Spatiotemporal seismic hazard and risk assessment of M9.0 megathrust earthquake sequences of wood‐frame houses in Victoria, British Columbia, Canada

Large earthquakes and the aftershocks they generate cause considerable damage to buildings. As a result, risk management, evacuation planning and rapid seismic loss estimation require good estimates of the cumulative damage likely to arise from an earthquake sequence. This is especially important in geographical regions of extreme risk. For example, wood-framed houses make up 56% of buildings in British Columbia (BC), Canada, with 40% being built before 1970. Since seismic provisions of the National Building Code of Canada were only adopted and enforced in the area after 1973, the seismic resistance of old residential houses is likely below the current local seismic standards. Consequently, in urban areas such as Vancouver and Victoria, a large number of wood-frame houses may be particularly at risk from large (magnitude 9.0 or higher) earthquake sequences.
In a recent paper, LML External Fellow Maximilian Werner and colleagues develop a new simulation framework to assess spatiotemporal seismic hazard and risk due to mainshock-aftershock sequences, and apply it using a realistic building portfolio of wood-frame houses for Victoria. Their innovative simulation framework consists of an epidemic‐type aftershock sequence (ETAS) model for the earthquake process, coupled with a ground‐motion model and state‐dependent seismic fragility model. The latter helps to capture the accumulation of damage to wood‐frame houses due to aftershocks. Werner and colleagues also modified the spatiotemporal ETAS model to characterise aftershocks of large and anisotropic mainshock ruptures.

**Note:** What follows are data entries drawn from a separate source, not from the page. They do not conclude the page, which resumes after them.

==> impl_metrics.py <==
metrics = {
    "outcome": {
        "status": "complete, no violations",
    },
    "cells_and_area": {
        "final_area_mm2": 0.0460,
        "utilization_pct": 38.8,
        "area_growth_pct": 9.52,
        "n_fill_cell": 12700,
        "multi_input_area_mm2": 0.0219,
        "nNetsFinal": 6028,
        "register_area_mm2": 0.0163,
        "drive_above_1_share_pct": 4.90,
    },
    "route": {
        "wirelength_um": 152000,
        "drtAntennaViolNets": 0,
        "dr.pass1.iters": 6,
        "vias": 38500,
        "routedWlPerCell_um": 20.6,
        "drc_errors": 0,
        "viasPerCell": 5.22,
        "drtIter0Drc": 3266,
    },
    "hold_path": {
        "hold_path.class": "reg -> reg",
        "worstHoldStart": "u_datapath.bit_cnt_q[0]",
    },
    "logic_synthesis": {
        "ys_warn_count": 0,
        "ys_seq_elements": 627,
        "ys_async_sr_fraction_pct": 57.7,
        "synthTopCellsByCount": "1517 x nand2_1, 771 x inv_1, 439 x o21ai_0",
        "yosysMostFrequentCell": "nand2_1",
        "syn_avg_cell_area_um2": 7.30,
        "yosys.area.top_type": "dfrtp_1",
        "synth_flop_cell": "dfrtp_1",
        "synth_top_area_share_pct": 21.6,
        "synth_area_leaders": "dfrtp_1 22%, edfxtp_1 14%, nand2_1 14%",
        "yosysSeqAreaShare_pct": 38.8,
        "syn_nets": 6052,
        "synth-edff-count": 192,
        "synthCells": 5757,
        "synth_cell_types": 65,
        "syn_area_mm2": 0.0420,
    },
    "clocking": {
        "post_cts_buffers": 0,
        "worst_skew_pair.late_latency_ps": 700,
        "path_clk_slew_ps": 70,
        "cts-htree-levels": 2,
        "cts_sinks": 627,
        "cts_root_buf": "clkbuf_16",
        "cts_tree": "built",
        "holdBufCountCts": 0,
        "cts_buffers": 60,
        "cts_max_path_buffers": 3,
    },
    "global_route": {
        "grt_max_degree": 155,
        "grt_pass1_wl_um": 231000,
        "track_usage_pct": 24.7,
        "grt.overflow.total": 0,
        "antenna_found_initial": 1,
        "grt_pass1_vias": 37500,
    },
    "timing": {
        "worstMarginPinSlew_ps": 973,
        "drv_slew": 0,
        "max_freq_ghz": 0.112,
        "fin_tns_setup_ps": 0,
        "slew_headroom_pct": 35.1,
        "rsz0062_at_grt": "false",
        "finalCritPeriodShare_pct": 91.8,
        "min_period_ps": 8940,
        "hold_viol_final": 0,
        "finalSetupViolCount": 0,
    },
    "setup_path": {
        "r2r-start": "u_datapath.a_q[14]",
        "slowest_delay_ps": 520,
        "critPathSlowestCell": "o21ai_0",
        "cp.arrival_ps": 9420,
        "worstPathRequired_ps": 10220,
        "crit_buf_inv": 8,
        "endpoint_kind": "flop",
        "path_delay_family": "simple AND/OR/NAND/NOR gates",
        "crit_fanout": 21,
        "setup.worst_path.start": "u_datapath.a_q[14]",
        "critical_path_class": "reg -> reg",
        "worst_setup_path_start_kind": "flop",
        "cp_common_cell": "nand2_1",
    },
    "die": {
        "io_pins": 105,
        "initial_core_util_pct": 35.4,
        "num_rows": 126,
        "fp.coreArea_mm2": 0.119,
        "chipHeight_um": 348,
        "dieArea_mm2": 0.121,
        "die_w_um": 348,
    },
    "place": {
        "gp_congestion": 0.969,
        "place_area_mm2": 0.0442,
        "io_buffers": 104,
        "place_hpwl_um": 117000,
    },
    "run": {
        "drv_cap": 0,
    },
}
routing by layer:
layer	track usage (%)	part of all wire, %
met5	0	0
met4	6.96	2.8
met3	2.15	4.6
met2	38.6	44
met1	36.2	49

The results show a significant impact of the variability of mainshock peak ground velocity on the total losses. They also indicate that, on average, aftershocks can cause an additional 10% of losses 1 week after the mainshock, and an additional 20% one year later. Single simulations of mainshock-aftershock results show that the developed simulation framework can capture the subduction and crustal aftershock rates in space and time, and also give estimates of loss distributions for risk management decisions. The authors suggest that this framework will help facilitate the quasi-real-time aftershock hazard and risk assessments.